Assignment:
From the entries that follow, copy exactly the lines beginning at the line holding "Operators by class" and continuing through the line holding "- $mux 8 :: 4".

Study material:

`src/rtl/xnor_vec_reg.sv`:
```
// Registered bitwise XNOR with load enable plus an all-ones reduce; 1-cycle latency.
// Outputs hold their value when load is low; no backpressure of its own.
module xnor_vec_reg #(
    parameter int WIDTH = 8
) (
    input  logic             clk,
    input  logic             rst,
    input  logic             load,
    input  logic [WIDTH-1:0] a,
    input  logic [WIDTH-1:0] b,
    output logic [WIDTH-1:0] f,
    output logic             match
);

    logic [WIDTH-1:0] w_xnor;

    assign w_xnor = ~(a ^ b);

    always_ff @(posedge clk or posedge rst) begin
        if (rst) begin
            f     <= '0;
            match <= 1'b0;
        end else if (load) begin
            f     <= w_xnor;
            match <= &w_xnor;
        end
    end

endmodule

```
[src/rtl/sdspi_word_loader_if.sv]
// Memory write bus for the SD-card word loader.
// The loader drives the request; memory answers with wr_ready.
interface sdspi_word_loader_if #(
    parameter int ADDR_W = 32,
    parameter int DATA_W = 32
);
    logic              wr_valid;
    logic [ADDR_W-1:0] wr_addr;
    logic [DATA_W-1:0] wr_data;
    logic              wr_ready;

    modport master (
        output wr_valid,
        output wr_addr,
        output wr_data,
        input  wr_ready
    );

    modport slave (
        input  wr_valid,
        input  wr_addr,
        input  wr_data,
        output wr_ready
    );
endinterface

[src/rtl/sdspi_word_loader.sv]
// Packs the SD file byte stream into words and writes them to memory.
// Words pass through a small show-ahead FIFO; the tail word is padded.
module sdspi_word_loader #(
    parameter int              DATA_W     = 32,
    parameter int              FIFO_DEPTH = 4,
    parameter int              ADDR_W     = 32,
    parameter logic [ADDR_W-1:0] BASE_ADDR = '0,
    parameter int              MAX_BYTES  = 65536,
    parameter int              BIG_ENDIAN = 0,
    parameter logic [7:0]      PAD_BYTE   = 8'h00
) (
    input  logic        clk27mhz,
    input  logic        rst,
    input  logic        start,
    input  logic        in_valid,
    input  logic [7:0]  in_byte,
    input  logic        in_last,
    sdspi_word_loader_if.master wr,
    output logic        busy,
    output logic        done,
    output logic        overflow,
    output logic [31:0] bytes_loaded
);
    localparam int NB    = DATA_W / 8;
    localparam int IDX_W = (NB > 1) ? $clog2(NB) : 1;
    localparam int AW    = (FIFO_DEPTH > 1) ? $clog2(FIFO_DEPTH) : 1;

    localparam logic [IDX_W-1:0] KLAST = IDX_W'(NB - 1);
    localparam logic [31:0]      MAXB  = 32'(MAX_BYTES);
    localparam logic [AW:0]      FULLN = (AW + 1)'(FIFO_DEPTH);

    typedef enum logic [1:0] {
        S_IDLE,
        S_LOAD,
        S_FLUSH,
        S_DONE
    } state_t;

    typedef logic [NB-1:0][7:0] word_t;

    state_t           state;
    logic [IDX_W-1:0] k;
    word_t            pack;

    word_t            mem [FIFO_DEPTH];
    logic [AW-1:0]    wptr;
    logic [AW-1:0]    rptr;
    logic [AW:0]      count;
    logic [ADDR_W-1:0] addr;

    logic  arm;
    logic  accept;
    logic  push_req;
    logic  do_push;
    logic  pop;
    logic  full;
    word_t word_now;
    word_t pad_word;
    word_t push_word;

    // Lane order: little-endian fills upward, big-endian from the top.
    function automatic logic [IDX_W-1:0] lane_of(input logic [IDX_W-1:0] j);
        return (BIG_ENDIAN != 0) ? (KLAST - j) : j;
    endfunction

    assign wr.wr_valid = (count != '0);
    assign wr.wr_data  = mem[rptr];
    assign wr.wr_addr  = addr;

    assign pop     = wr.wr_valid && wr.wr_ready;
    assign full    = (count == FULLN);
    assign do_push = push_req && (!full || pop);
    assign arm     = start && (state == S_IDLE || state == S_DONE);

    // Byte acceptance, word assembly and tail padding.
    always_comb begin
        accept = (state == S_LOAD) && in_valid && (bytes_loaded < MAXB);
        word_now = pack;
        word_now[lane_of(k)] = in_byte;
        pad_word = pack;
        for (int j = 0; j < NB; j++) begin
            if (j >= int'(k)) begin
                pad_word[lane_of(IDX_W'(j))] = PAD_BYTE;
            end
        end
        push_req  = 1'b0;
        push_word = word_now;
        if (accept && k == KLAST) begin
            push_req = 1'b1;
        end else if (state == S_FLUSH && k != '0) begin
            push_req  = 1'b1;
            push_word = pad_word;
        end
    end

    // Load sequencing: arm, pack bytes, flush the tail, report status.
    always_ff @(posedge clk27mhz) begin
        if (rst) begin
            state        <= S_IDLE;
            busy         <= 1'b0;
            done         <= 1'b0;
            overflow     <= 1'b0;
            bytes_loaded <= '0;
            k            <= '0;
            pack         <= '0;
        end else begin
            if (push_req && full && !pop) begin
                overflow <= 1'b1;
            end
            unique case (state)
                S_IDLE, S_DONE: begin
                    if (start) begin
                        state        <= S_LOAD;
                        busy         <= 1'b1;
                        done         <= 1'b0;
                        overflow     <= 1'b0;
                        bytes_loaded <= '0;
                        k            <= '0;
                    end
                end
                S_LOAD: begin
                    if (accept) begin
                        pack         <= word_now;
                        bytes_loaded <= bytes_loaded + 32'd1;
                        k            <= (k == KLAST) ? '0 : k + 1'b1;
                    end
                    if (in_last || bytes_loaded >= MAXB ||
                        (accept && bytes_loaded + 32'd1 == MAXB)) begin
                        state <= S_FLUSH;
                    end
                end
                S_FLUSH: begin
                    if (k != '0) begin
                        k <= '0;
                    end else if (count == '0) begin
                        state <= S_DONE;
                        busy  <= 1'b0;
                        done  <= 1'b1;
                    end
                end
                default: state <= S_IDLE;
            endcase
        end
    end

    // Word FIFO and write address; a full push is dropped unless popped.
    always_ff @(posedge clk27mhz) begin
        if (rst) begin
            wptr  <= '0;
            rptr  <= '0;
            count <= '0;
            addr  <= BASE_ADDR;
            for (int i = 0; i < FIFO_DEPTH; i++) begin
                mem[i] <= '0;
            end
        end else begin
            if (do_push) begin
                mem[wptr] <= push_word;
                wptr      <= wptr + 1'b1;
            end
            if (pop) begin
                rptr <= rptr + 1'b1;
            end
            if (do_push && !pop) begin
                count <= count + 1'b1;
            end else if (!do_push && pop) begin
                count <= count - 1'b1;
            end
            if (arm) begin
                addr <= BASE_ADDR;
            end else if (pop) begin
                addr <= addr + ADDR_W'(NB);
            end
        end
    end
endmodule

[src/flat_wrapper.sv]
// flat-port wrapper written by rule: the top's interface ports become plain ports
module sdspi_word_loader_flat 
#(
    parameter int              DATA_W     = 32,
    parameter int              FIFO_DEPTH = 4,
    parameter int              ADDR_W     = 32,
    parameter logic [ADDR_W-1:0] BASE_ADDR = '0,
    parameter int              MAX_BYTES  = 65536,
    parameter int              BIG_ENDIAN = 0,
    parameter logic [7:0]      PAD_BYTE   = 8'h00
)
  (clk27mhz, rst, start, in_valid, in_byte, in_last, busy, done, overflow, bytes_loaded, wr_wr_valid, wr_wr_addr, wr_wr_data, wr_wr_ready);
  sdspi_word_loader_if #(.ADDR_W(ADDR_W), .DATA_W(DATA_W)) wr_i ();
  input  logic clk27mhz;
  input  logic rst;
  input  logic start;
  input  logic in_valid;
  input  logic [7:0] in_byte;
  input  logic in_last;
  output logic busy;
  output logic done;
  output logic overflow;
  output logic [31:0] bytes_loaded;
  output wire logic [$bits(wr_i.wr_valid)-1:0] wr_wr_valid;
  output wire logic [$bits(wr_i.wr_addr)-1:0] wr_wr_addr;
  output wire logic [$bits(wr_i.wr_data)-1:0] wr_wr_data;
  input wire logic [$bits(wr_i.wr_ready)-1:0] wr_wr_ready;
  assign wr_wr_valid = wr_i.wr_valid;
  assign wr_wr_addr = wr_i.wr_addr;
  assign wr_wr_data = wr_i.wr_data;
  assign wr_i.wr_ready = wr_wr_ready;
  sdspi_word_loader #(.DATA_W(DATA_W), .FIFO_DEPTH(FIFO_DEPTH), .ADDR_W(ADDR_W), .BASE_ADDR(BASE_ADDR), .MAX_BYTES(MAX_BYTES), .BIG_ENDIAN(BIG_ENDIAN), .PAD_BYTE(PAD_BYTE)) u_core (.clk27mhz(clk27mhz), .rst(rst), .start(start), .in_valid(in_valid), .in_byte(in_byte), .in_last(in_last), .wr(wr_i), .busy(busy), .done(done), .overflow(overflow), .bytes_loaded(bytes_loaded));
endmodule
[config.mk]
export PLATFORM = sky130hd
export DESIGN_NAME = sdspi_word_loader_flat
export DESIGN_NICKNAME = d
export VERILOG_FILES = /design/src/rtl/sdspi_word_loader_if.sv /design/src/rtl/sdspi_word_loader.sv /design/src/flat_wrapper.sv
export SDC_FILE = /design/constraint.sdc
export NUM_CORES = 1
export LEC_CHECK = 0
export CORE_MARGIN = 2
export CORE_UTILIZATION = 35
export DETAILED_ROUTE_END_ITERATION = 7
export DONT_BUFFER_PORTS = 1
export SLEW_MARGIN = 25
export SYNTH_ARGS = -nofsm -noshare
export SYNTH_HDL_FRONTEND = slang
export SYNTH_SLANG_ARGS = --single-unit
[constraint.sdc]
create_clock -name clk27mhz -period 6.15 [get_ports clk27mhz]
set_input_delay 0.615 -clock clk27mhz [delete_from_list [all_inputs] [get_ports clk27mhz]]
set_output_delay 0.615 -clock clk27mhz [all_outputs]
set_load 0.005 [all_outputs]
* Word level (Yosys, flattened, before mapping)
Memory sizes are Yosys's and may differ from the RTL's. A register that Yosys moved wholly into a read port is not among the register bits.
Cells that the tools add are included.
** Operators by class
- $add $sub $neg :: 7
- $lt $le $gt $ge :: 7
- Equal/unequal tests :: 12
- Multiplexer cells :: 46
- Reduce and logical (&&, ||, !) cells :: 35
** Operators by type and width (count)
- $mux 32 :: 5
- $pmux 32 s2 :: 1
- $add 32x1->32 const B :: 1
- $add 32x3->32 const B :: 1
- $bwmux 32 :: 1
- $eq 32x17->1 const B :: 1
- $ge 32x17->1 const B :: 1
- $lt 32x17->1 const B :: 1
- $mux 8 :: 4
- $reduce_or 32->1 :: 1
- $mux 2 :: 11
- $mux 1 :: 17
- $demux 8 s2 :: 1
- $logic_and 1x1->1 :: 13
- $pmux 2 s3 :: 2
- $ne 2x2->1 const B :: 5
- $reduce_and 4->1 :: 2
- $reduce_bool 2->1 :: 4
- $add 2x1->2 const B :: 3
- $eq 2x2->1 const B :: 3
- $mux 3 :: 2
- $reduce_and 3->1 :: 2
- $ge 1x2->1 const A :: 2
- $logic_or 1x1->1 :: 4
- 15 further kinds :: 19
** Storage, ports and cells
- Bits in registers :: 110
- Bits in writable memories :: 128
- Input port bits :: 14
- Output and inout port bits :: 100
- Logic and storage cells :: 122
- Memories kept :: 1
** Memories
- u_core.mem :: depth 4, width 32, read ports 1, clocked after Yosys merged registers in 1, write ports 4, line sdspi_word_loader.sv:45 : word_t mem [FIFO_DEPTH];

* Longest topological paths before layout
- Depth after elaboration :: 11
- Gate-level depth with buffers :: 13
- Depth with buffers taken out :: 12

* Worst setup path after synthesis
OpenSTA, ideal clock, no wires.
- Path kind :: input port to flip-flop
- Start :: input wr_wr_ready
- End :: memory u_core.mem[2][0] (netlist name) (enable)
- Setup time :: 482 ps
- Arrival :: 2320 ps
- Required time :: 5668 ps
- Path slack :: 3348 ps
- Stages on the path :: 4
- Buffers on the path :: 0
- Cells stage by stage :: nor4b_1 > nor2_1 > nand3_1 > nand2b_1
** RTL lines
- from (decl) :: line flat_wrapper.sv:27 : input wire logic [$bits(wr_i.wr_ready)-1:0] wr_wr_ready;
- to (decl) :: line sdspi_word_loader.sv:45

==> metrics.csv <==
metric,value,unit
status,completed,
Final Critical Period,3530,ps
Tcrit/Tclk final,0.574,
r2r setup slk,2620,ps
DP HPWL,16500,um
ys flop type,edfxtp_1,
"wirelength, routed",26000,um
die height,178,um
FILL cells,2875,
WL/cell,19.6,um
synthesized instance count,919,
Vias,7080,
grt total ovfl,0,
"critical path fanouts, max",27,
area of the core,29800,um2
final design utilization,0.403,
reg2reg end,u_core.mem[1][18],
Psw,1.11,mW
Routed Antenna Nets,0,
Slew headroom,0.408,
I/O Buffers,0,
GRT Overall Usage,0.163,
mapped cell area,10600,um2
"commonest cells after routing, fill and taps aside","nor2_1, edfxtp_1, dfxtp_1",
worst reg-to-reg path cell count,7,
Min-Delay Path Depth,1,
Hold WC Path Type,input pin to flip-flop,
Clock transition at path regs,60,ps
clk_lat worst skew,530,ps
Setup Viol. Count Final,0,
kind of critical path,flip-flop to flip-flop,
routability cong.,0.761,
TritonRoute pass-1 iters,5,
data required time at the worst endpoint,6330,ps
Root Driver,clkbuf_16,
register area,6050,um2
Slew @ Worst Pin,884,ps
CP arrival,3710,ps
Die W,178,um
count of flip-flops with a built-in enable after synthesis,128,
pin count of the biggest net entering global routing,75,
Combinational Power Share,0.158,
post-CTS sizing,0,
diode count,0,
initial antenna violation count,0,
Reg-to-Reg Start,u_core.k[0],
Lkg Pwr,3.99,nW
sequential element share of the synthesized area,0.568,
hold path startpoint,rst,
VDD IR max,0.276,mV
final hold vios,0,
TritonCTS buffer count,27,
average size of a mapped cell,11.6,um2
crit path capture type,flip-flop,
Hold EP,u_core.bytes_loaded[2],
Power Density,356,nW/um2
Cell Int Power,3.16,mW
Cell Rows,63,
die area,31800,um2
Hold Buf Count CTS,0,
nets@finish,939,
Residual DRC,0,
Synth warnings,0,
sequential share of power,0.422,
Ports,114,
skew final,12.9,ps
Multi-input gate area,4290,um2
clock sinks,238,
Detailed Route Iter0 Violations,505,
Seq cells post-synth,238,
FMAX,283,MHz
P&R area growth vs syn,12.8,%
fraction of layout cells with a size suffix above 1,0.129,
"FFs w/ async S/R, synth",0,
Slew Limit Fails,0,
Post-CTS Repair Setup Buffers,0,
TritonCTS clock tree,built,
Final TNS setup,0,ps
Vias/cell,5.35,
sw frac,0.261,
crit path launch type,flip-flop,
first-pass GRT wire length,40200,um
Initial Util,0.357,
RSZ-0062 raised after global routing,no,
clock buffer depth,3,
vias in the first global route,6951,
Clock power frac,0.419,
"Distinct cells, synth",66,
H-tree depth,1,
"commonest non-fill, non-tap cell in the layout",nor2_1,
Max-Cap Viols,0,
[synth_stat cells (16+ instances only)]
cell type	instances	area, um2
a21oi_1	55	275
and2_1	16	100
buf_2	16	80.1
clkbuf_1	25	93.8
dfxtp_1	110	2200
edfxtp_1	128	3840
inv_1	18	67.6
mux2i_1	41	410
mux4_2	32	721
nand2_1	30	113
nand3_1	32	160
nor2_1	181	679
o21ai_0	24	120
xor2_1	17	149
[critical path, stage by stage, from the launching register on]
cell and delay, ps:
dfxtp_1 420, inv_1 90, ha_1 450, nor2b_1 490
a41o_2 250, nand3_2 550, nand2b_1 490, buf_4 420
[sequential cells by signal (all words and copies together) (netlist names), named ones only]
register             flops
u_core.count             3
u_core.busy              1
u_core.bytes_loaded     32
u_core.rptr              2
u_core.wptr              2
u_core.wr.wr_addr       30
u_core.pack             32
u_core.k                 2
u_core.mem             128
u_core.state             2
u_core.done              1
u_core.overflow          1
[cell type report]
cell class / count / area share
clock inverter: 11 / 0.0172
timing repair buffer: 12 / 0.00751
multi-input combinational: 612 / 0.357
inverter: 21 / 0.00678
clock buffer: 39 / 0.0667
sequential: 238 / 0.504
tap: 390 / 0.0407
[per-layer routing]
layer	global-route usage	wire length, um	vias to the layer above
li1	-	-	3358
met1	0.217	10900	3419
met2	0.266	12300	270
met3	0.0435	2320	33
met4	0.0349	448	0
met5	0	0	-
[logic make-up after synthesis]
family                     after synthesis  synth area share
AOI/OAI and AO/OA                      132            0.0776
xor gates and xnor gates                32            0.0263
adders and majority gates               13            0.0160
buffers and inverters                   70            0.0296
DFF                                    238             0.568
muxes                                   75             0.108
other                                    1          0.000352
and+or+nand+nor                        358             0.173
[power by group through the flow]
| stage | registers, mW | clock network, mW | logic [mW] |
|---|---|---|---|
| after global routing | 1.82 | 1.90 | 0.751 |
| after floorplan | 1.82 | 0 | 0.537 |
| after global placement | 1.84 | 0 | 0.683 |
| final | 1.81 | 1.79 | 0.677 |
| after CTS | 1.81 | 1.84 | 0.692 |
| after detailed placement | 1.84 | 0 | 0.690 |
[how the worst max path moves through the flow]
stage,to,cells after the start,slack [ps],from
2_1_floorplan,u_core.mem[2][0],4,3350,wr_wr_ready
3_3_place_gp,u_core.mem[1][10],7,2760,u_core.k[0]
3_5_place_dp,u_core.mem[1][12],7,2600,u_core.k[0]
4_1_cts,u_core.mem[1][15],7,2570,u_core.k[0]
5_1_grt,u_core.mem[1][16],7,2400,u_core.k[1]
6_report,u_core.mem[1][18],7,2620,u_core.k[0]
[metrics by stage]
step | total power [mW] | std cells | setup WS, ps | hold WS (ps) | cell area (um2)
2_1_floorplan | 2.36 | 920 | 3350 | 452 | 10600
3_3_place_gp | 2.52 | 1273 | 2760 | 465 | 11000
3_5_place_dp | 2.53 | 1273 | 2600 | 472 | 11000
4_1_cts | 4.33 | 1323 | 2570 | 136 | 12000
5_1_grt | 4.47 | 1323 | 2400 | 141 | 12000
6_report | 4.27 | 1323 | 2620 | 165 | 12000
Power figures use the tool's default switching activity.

Problem solution:
** Operators by class
- $add $sub $neg :: 7
- $lt $le $gt $ge :: 7
- Equal/unequal tests :: 12
- Multiplexer cells :: 46
- Reduce and logical (&&, ||, !) cells :: 35
** Operators by type and width (count)
- $mux 32 :: 5
- $pmux 32 s2 :: 1
- $add 32x1->32 const B :: 1
- $add 32x3->32 const B :: 1
- $bwmux 32 :: 1
- $eq 32x17->1 const B :: 1
- $ge 32x17->1 const B :: 1
- $lt 32x17->1 const B :: 1
- $mux 8 :: 4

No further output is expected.